In [13]:
from datasets import load_dataset
emotions = load_dataset("emotion") # loading emotions dataset

No config specified, defaulting to: emotion/split
Found cached dataset emotion (/Users/leisun/.cache/huggingface/datasets/emotion/split/1.0.0/cca5efe2dfeb58c1d098e0f9eeb200e9927d889b5a03c67097275dfb5fe463bd)


  0%|          | 0/3 [00:00<?, ?it/s]

In [14]:
from transformers import AutoTokenizer, AutoModel # The Auto meant it will automatically select model to use based on model_ckpt

In [15]:
model_ckpt = "distilbert-base-uncased"
tokenizer = AutoTokenizer.from_pretrained(model_ckpt)

In [25]:
import torch
device = torch.device("mps") # utilising apple silicon

model = AutoModel.from_pretrained(model_ckpt).to(device)

# this is a sample text
text = ["this is a test", "this is another test, whatever"]

# this is to apply the tokenizer
inputs = tokenizer(text, padding = True, truncation = True, return_tensors = "pt") # by default tokeniser returns arrays as tensor (pt is pytorch)

print(inputs) # can see the first sentence is padded with zeros at the end.

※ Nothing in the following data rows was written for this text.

===== config.mk =====
export PLATFORM = sky130hd
export DESIGN_NAME = rcs_sequencer
export DESIGN_NICKNAME = d
export VERILOG_FILES = /design/src/hw/rcs_pkg.sv /design/src/hw/rcs_sequencer.sv
export SDC_FILE = /design/constraint.sdc
export NUM_CORES = 1
export LEC_CHECK = 0
export BUFFER_PORTS_ARGS = -buffer_cell sky130_fd_sc_hd__buf_4
export CAP_MARGIN = 15
export CORE_MARGIN = 2
export CORE_UTILIZATION = 60
export CTS_CLUSTER_DIAMETER = 120
export CTS_CLUSTER_SIZE = 10
export DETAILED_ROUTE_END_ITERATION = 10
export HOLD_SLACK_MARGIN = 0.08
export PLACE_DENSITY = 0.8
export SKIP_LAST_GASP = 1
export SLEW_MARGIN = 20
export SYNTH_ARGS = -nofsm -noshare
export SYNTH_HDL_FRONTEND = slang
export SYNTH_SLANG_ARGS = --single-unit

===== constraint.sdc =====
create_clock -name clk -period 2.15 [get_ports clk]
set_input_delay 0 -clock clk [delete_from_list [all_inputs] [get_ports clk]]
set_output_delay 0 -clock clk [all_outputs]
set_load 0.005 [all_outputs]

The ids are in the vocab
print(tokenizer.convert_ids_to_tokens(inputs['input_ids'][1])) # note that [CLS] [SEP] is added.

Some weights of the model checkpoint at distilbert-base-uncased were not used when initializing DistilBertModel: ['vocab_layer_norm.bias', 'vocab_transform.bias', 'vocab_projector.weight', 'vocab_projector.bias', 'vocab_layer_norm.weight', 'vocab_transform.weight']
- This IS expected if you are initializing DistilBertModel from the checkpoint of a model trained on another task or with another architecture (e.g. initializing a BertForSequenceClassification model from a BertForPreTraining model).
- This IS NOT expected if you are initializing DistilBertModel from the checkpoint of a model that you expect to be exactly identical (initializing a BertForSequenceClassification model from a BertForSequenceClassification model).

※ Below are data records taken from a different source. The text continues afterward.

--- src/rwp_regs.svh ---
`ifndef RWP_REGS_SVH
`define RWP_REGS_SVH
// What this block does
// - Writes to the clock, oscillation-stop and on-chip oscillator registers pass only while bit 0 is set.
// - Writes to the two processor mode registers pass only while bit 1 is set.
// - Writes to the port 0 direction register pass only while bit 2 is set.
// - Writes to the six voltage detection and reference registers pass only while bit 3 is set.
// - Bit 2 clears itself on the next write to any other register in the area after it was set.
// - Bits 0, 1 and 3 stay set across protected writes until software clears them.
// - Bit 7 reads as zero; bits 4 to 6 are reserved and written with zero.
// - Guarded registers cannot be overwritten unless their group enable is set.

`define RWP_ADDR_W        16
`define RWP_CTRL_OFF      16'h000a
`define RWP_CTRL_RESET    8'h00
`define RWP_BIT_CLK       0
`define RWP_BIT_PWR       1
`define RWP_BIT_PORT      2
`define RWP_BIT_VOLT      3
`define RWP_RW_MASK       8'h7f
`define RWP_CLK_CTL0_OFF  16'h0006
`define RWP_CLK_CTL1_OFF  16'h0007
`define RWP_CLK_CTL3_OFF  16'h0008
`define RWP_OSC_STOP_OFF  16'h000c
`define RWP_OSC0_OFF      16'h0023
`define RWP_OSC1_OFF      16'h0024
`define RWP_OSC2_OFF      16'h0025
`define RWP_OSC3_OFF      16'h0029
`define RWP_PMODE0_OFF    16'h0004
`define RWP_PMODE1_OFF    16'h0005
`define RWP_PORT0_DIR_OFF 16'h00e2
`define RWP_VREF_OFF      16'h0026
`define RWP_VDET2_OFF     16'h0032
`define RWP_VLSEL1_OFF    16'h0036
`define RWP_VMON0_OFF     16'h0038
`define RWP_VMON1_OFF     16'h0039
`define RWP_VMON2_OFF     16'h003a
`define RWP_SFR_LAST      16'h02ff
`endif

--- src/rwp_pkg.sv ---
package rwp_pkg;
	typedef enum logic [2:0] {
		RWP_GRP_NONE,
		RWP_GRP_CLK,
		RWP_GRP_PWR,
		RWP_GRP_PORT,
		RWP_GRP_VOLT
	} rwp_group_t;
endpackage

{'input_ids': tensor([[ 101, 2023, 2003, 1037, 3231,  102,    0,    0],
        [ 101, 2023, 2003, 2178, 3231, 1010, 3649,  102]]), 'attention_mask': tensor([[1, 1, 1, 1, 1, 1, 0, 0],
        [1, 1, 1, 1, 1, 1, 1, 1]])}
['[CLS]', 'this', 'is', 'another', 'test', ',', 'whatever', '[SEP]']


In [17]:
# this function extract last hidden state from a batch 
def extract_hidden_states(batch):
    inputs = {k: v.to(device) for k, v in batch.items() # model only expect input_ids and attention_mask
                 if k in tokenizer.model_input_names}
    with torch.no_grad():
        last_hidden_state = model(**inputs).last_hidden_state # take the last hidden state [CLS]

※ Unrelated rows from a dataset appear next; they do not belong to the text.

<file path="src/hw/io_pin_consts.svh">
// Purpose: Offsets, field positions and reset values of the pin control block.
// Assumes: Byte-wide registers on a plain strobe port with an 8-bit address.
// Notes: Definitions only.
`ifndef IO_PIN_CONSTS_SVH
`define IO_PIN_CONSTS_SVH

// ****************************************
// Register offsets
// ****************************************
`define OFS_PORT_B_PINS 8'h00
`define OFS_PORT_B_LAT 8'h01
`define OFS_PORT_B_DIR 8'h02
`define OFS_PORT_D_PINS 8'h03
`define OFS_PORT_D_LAT 8'h04
`define OFS_PORT_D_DIR 8'h05
`define OFS_PORT_E_PINS 8'h06
`define OFS_PORT_E_LAT 8'h07
`define OFS_PORT_E_DIR 8'h08
`define OFS_PORT_J_PINS 8'h09
`define OFS_PORT_J_LAT 8'h0A
`define OFS_PORT_J_DIR 8'h0B
`define OFS_SEVENTH_PINS 8'h0C
`define OFS_SEVENTH_LAT 8'h0D
`define OFS_SEVENTH_DIR 8'h0E
`define OFS_INTERRUPT_CTRL_TWO 8'h10
`define OFS_WATCHDOG_CTRL 8'h11
`define OFS_SHARED_A 8'h12
`define OFS_SHARED_B 8'h13
`define OFS_SHARED_C 8'h14
`define OFS_SECOND_TIMER 8'h15

// ****************************************
// Field positions
// ****************************************
`define BIT_PULLUP_B 7
`define BIT_PULLUP_D 7
`define BIT_PULLUP_E 6
`define BIT_PULLUP_J 5
`define BIT_SHARED_BANK 4
`define BIT_TTL_SELECT 0

// ****************************************
// Reset values and implemented masks
// ****************************************
`define RST_DIR 8'hFF
`define RST_ZERO 8'h00
`define MASK_CAPTURE_OD 8'h1F
`define MASK_SERIAL_OD 8'h03
`define MASK_SPI_OD 8'h03
`define MASK_PAD_CFG 8'h01
`define MASK_SEVENTH_LOW 8'h1F

`endif

</file>
<file path="src/hw/io_pin_pkg.sv">
// Purpose: Types of the pin control block.
// Assumes: Nothing beyond the constants header.
// Notes: Types only.
package io_pin_pkg;
  typedef logic [7:0] byte_t;
  typedef enum logic [1:0] {
    PORT_B = 2'h0,
    PORT_D = 2'h1,
    PORT_E = 2'h2,
    PORT_J = 2'h3
  } pullup_port_t;
endpackage

</file>
<file path="src/hw/io_pin_control.sv">
// Purpose: General purpose pin control with pull-ups, open-drain and pad select.
// Assumes: Pins and peripheral outputs synchronous to clk_in.
// Notes: Shared addresses reach the timer registers unless the bank bit is set.
//
// The register addresses and the address-and-strobe port were left to the implementer.
`timescale 1ns/1ps
`include "io_pin_consts.svh"

module io_pin_control #(
  parameter bit LARGE_PACKAGE = 1'b1
) (
  // Clock and reset
  input wire logic clk_in,
  input wire logic rst_n_in,
  // Register port
  input wire logic [7:0] addr_in,
  input wire logic [7:0] wdata_in,
  input wire logic wr_in,
  input wire logic rd_in,
  output logic [7:0] rdata_out,
  // Pins of the four pull-up ports
  input wire logic [31:0] pin_in,
  output logic [31:0] pin_out,
  output logic [31:0] pin_oe_out,
  output logic [3:0] pullup_en_out,
  // Seventh port pins
  input wire logic [4:0] seventh_pin_in,
  output logic [4:0] seventh_pin_out,
  output logic [4:0] seventh_pin_oe_out,
  // Peripheral takeover on the four ports
  input wire logic [31:0] periph_en_in,
  input wire logic [31:0] periph_data_in,
  input wire logic [31:0] periph_oe_in,
  // Open-drain peripheral outputs: cc5,cc4,ecc3..1,serial2,1,sdo2,1
  input wire logic [8:0] od_periph_data_in,
  output logic [8:0] od_pin_out,
  output logic [8:0] od_pin_oe_out,
  // Parallel port input buffer select
  output logic parallel_ttl_select_out,
  // Timer side of the shared addresses
  output logic [1:0] timer_sel_out,
  output logic timer_wr_out,
  input wire logic [7:0] timer_rdata_in
);

  // ****************************************
  // Register state
  // ****************************************
  io_pin_pkg::byte_t lat_reg [4];
  io_pin_pkg::byte_t dir_reg [4];
  logic [4:0] seventh_lat_reg;
  logic [4:0] seventh_dir_reg;
  logic [2:0] seventh_pu_reg;
  logic pullup_en_b_reg;
  io_pin_pkg::byte_t watchdog_ctrl_reg;
  io_pin_pkg::byte_t capture_od_reg;
  io_pin_pkg::byte_t serial_od_reg;
  io_pin_pkg::byte_t spi_od_reg;
  io_pin_pkg::byte_t pad_cfg_reg;
  io_pin_pkg::byte_t rdata_reg;

  // ****************************************
  // Decode
  // ****************************************
  wire shared_bank_select = watchdog_ctrl_reg[`BIT_SHARED_BANK];
  wire [3:0] port_idx_raw = (addr_in < `OFS_SEVENTH_PINS) ? addr_in[3:0] / 4'h3 : 4'h0;
  wire [1:0] port_idx = port_idx_raw[1:0];
  wire [3:0] port_sub = (addr_in < `OFS_SEVENTH_PINS) ? addr_in[3:0] % 4'h3 : 4'h0;
  wire in_port = addr_in < `OFS_SEVENTH_PINS;
  wire hit_pins = in_port && port_sub == 4'h0;
  wire hit_lat = in_port && port_sub == 4'h1;
  wire hit_dir = in_port && port_sub == 4'h2;
  wire hit_shared = addr_in >= `OFS_SHARED_A && addr_in <= `OFS_SECOND_TIMER;
  wire cfg_access = hit_shared && shared_bank_select;
  wire [7:0] port_pins_rd = pin_in[port_idx*8 +: 8];
  wire [3:0] pullup_en = {seventh_pu_reg[0] & LARGE_PACKAGE, seventh_pu_reg[1],
    seventh_pu_reg[2], pullup_en_b_reg};

  // ****************************************
  // Address hits and write strobes
  // ****************************************
  wire hit_seventh_pins = addr_in == `OFS_SEVENTH_PINS;
  wire hit_seventh_lat = addr_in == `OFS_SEVENTH_LAT;
  wire hit_seventh_dir = addr_in == `OFS_SEVENTH_DIR;
  wire hit_intr_two = addr_in == `OFS_INTERRUPT_CTRL_TWO;
  wire hit_watchdog = addr_in == `OFS_WATCHDOG_CTRL;
  wire hit_capture_od = addr_in == `OFS_SHARED_A;
  wire hit_serial_od = addr_in == `OFS_SHARED_B;
  wire hit_spi_od = addr_in == `OFS_SHARED_C;
  wire hit_pad_cfg = addr_in == `OFS_SECOND_TIMER;
  wire wr_port_lat = wr_in && (hit_pins || hit_lat);
  wire wr_port_dir = wr_in && hit_dir;
  wire wr_seventh_lat = wr_in && (hit_seventh_pins || hit_seventh_lat);
  wire wr_seventh_pu = wr_in && hit_seventh_pins;
  wire wr_seventh_dir = wr_in && hit_seventh_dir;
  wire wr_pullup_b = wr_in && hit_intr_two;
  wire wr_watchdog = wr_in && hit_watchdog;
  wire wr_capture_od = wr_in && cfg_access && hit_capture_od;
  wire wr_serial_od = wr_in && cfg_access && hit_serial_od;
  wire wr_spi_od = wr_in && cfg_access && hit_spi_od;
  wire wr_pad_cfg = wr_in && cfg_access && hit_pad_cfg;

  // ****************************************
  // Register storage
  // ****************************************
  // Pins and latch addresses of each port share the latch strobe, gated by the port index.
  genvar p;
  generate
    for (p = 0; p < 4; p++) begin : g_port_regs
      wire port_hit = port_idx == 2'(p);
      field_reg #(
        .WIDTH(8),
        .RESET_VALUE(`RST_ZERO)
      ) i_lat (
        .clk_in(clk_in),
        .rst_n_in(rst_n_in),
        .wr_en_in(wr_port_lat && port_hit),
        .wdata_in(wdata_in),
        .value_out(lat_reg[p])
      );
      field_reg #(
        .WIDTH(8),
        .RESET_VALUE(`RST_DIR)
      ) i_dir (
        .clk_in(clk_in),
        .rst_n_in(rst_n_in),
        .wr_en_in(wr_port_dir && port_hit),
        .wdata_in(wdata_in),
        .value_out(dir_reg[p])
      );
    end
  endgenerate

  field_reg #(
    .WIDTH(5),
    .RESET_VALUE(5'(`RST_ZERO))
  ) i_seventh_lat (
    .clk_in(clk_in),
    .rst_n_in(rst_n_in),
    .wr_en_in(wr_seventh_lat),
    .wdata_in(wdata_in[4:0]),
    .value_out(seventh_lat_reg)
  );

  field_reg #(
    .WIDTH(5),
    .RESET_VALUE(5'(`RST_DIR))
  ) i_seventh_dir (
    .clk_in(clk_in),
    .rst_n_in(rst_n_in),
    .wr_en_in(wr_seventh_dir),
    .wdata_in(wdata_in[4:0]),
    .value_out(seventh_dir_reg)
  );

  field_reg #(
    .WIDTH(3),
    .RESET_VALUE(3'(`RST_ZERO))
  ) i_seventh_pu (
    .clk_in(clk_in),
    .rst_n_in(rst_n_in),
    .wr_en_in(wr_seventh_pu),
    .wdata_in(wdata_in[`BIT_PULLUP_D:`BIT_PULLUP_J]),
    .value_out(seventh_pu_reg)
  );

  field_reg #(
    .WIDTH(1),
    .RESET_VALUE(1'(`RST_ZERO))
  ) i_pullup_b (
    .clk_in(clk_in),
    .rst_n_in(rst_n_in),
    .wr_en_in(wr_pullup_b),
    .wdata_in(wdata_in[`BIT_PULLUP_B]),
    .value_out(pullup_en_b_reg)
  );

  field_reg #(
    .WIDTH(8),
    .RESET_VALUE(`RST_ZERO)
  ) i_watchdog (
    .clk_in(clk_in),
    .rst_n_in(rst_n_in),
    .wr_en_in(wr_watchdog),
    .wdata_in(wdata_in),
    .value_out(watchdog_ctrl_reg)
  );

  // ****************************************
  // Configuration behind the shared bank
  // ****************************************
  field_reg #(
    .WIDTH(8),
    .RESET_VALUE(`RST_ZERO)
  ) i_capture_od (
    .clk_in(clk_in),
    .rst_n_in(rst_n_in),
    .wr_en_in(wr_capture_od),
    .wdata_in(wdata_in & `MASK_CAPTURE_OD),
    .value_out(capture_od_reg)
  );

  field_reg #(
    .WIDTH(8),
    .RESET_VALUE(`RST_ZERO)
  ) i_serial_od (
    .clk_in(clk_in),
    .rst_n_in(rst_n_in),
    .wr_en_in(wr_serial_od),
    .wdata_in(wdata_in & `MASK_SERIAL_OD),
    .value_out(serial_od_reg)
  );

  field_reg #(
    .WIDTH(8),
    .RESET_VALUE(`RST_ZERO)
  ) i_spi_od (
    .clk_in(clk_in),
    .rst_n_in(rst_n_in),
    .wr_en_in(wr_spi_od),
    .wdata_in(wdata_in & `MASK_SPI_OD),
    .value_out(spi_od_reg)
  );

  field_reg #(
    .WIDTH(8),
    .RESET_VALUE(`RST_ZERO)
  ) i_pad_cfg (
    .clk_in(clk_in),
    .rst_n_in(rst_n_in),
    .wr_en_in(wr_pad_cfg),
    .wdata_in(wdata_in & `MASK_PAD_CFG),
    .value_out(pad_cfg_reg)
  );

  // ****************************************
  // Register reads
  // ****************************************
  // Seventh port read mixes pin levels low with stored pull-up enables high.
  wire [7:0] seventh_rd = {seventh_pu_reg[2:1], seventh_pu_reg[0] & LARGE_PACKAGE,
    seventh_pin_in};
  wire [7:0] cfg_rd = (addr_in == `OFS_SHARED_A) ? capture_od_reg :
    (addr_in == `OFS_SHARED_B) ? serial_od_reg :
    (addr_in == `OFS_SHARED_C) ? spi_od_reg : pad_cfg_reg;
  wire [7:0] read_mux =
    hit_pins ? port_pins_rd :
    hit_lat ? lat_reg[port_idx] :
    hit_dir ? dir_reg[port_idx] :
    (addr_in == `OFS_SEVENTH_PINS) ? seventh_rd :
    (addr_in == `OFS_SEVENTH_LAT) ? {3'h0, seventh_lat_reg} :
    (addr_in == `OFS_SEVENTH_DIR) ? {3'h0, seventh_dir_reg} :
    (addr_in == `OFS_INTERRUPT_CTRL_TWO) ? {pullup_en_b_reg, 7'h00} :
    (addr_in == `OFS_WATCHDOG_CTRL) ? watchdog_ctrl_reg :
    cfg_access ? cfg_rd :
    hit_shared ? timer_rdata_in : 8'h00;

  always_ff @(posedge clk_in or negedge rst_n_in) begin
    if (!rst_n_in) begin
      rdata_reg <= 8'h00;
    end else if (rd_in) begin
      rdata_reg <= read_mux;
    end
  end
  assign rdata_out = rdata_reg;

  // ****************************************
  // Timer side of shared addresses
  // ****************************************
  wire [7:0] shared_offset = addr_in - `OFS_SHARED_A;
  assign timer_sel_out = shared_offset[1:0];
  assign timer_wr_out = wr_in && hit_shared && !shared_bank_select;

  // ****************************************
  // Pin drivers
  // ****************************************
  // A taken-over pin follows its peripheral so software cannot fight it.
  genvar g;
  generate
    for (g = 0; g < 4; g++) begin : g_port
      wire [7:0] take_over = periph_en_in[g*8 +: 8];
      assign pin_out[g*8 +: 8] = (take_over & periph_data_in[g*8 +: 8]) |
        (~take_over & lat_reg[g]);
      assign pin_oe_out[g*8 +: 8] = (take_over & periph_oe_in[g*8 +: 8]) |
        (~take_over & ~dir_reg[g]);
    end
  endgenerate
  assign seventh_pin_out = seventh_lat_reg;
  assign seventh_pin_oe_out = ~seventh_dir_reg;
  assign pullup_en_out = pullup_en;

  // Pins with their open-drain bit set only pull low; a high is left to the external pull-up.
  wire [8:0] od_en = {capture_od_reg[4:0], serial_od_reg[1:0], spi_od_reg[1:0]};
  assign od_pin_out = od_periph_data_in & ~od_en;
  assign od_pin_oe_out = ~od_en | ~od_periph_data_in;

  assign parallel_ttl_select_out = pad_cfg_reg[`BIT_TTL_SELECT];

endmodule

// ****************************************
// Writable register field
// ****************************************
// A field stores every bit it is written; the shared-bank registers mask their writes so the rest never keep stray values.
module field_reg #(
  parameter int WIDTH = 8,
  parameter logic [WIDTH-1:0] RESET_VALUE = '0
) (
  // Clock and reset
  input wire logic clk_in,
  input wire logic rst_n_in,
  // Write side
  input wire logic wr_en_in,
  input wire logic [WIDTH-1:0] wdata_in,
  // Stored value
  output logic [WIDTH-1:0] value_out
);

  always_ff @(posedge clk_in or negedge rst_n_in) begin
    if (!rst_n_in) begin
      value_out <= RESET_VALUE;
    end else if (wr_en_in) begin
      value_out <= wdata_in;
    end
  end

endmodule

</file>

    return {"hidden_state": last_hidden_state.cpu().numpy()}

# this function uses the tokeniser on the batch text (this is the feature of emotion['train']. 
# this also applies padding
def tokenize(batch):
    return tokenizer(batch['text'], padding = True, truncation = True, return_tensors = "pt")

In [19]:
emotions_encoded = emotions.map(tokenize, batched = True, batch_size = None) # do not batch as it will need padding
emotions_encoded.set_format('torch', columns = ['input_ids', 'attention_mask', 'label']) # set the ds to use torch
                                                
print(emotions_encoded['train'][0])

Loading cached processed dataset at /Users/leisun/.cache/huggingface/datasets/emotion/split/1.0.0/cca5efe2dfeb58c1d098e0f9eeb200e9927d889b5a03c67097275dfb5fe463bd/cache-340b8d5609895ea7.arrow
Loading cached processed dataset at /Users/leisun/.cache/huggingface/datasets/emotion/split/1.0.0/cca5efe2dfeb58c1d098e0f9eeb200e9927d889b5a03c67097275dfb5fe463bd/cache-edaf99feeb6ed202.arrow
Loading cached processed dataset at /Users/leisun/.cache/huggingface/datasets/emotion/split/1.0.0/cca5efe2dfeb58c1d098e0f9eeb200e9927d889b5a03c67097275dfb5fe463bd/cache-ba243ea584e486d4.arrow


{'label': tensor(0), 'input_ids': tensor([  101,  1045,  2134,  2102,  2514, 26608,   102,     0,     0,     0,
            0,     0,     0,     0,     0,     0,     0,     0,     0,     0,
            0,     0,     0,     0,     0,     0,     0,     0,     0,     0,
            0,     0,     0,     0,     0,     0,     0,     0,     0,     0,
            0,     0,     0,     0,     0,     0,     0,     0,     0,     0,
            0,     0,     0,     0,     0,     0,     0,     0,     0,     0,
            0,     0,     0,     0,     0,     0,     0,     0,     0,     0,
            0,     0,     0,     0,     0,     0,     0,     0,     0,     0,
            0,     0,     0,     0,     0,     0,     0]), 'attention_mask': tensor([1, 1, 1, 1, 1, 1, 1, 0, 0, 0, 0, 0, 0, 0, 0, 0, 0, 0, 0, 0, 0, 0, 0, 0,
        0, 0, 0, 0, 0, 0, 0, 0, 0, 0, 0, 0, 0, 0, 0, 0, 0, 0, 0, 0, 0, 0, 0, 0,
        0, 0, 0, 0, 0, 0, 0, 0, 0, 0, 0, 0, 0, 0, 0, 0, 0, 0, 0, 0, 0, 0, 0, 0,
        0, 0, 0, 0, 0, 0,

In [20]:
emotions_hidden = emotions_encoded.map(extract_hidden_states, batched = True, batch_size = 128) #this needs batch as it will run out of memory

Map:   0%|          | 0/16000 [00:00<?, ? examples/s]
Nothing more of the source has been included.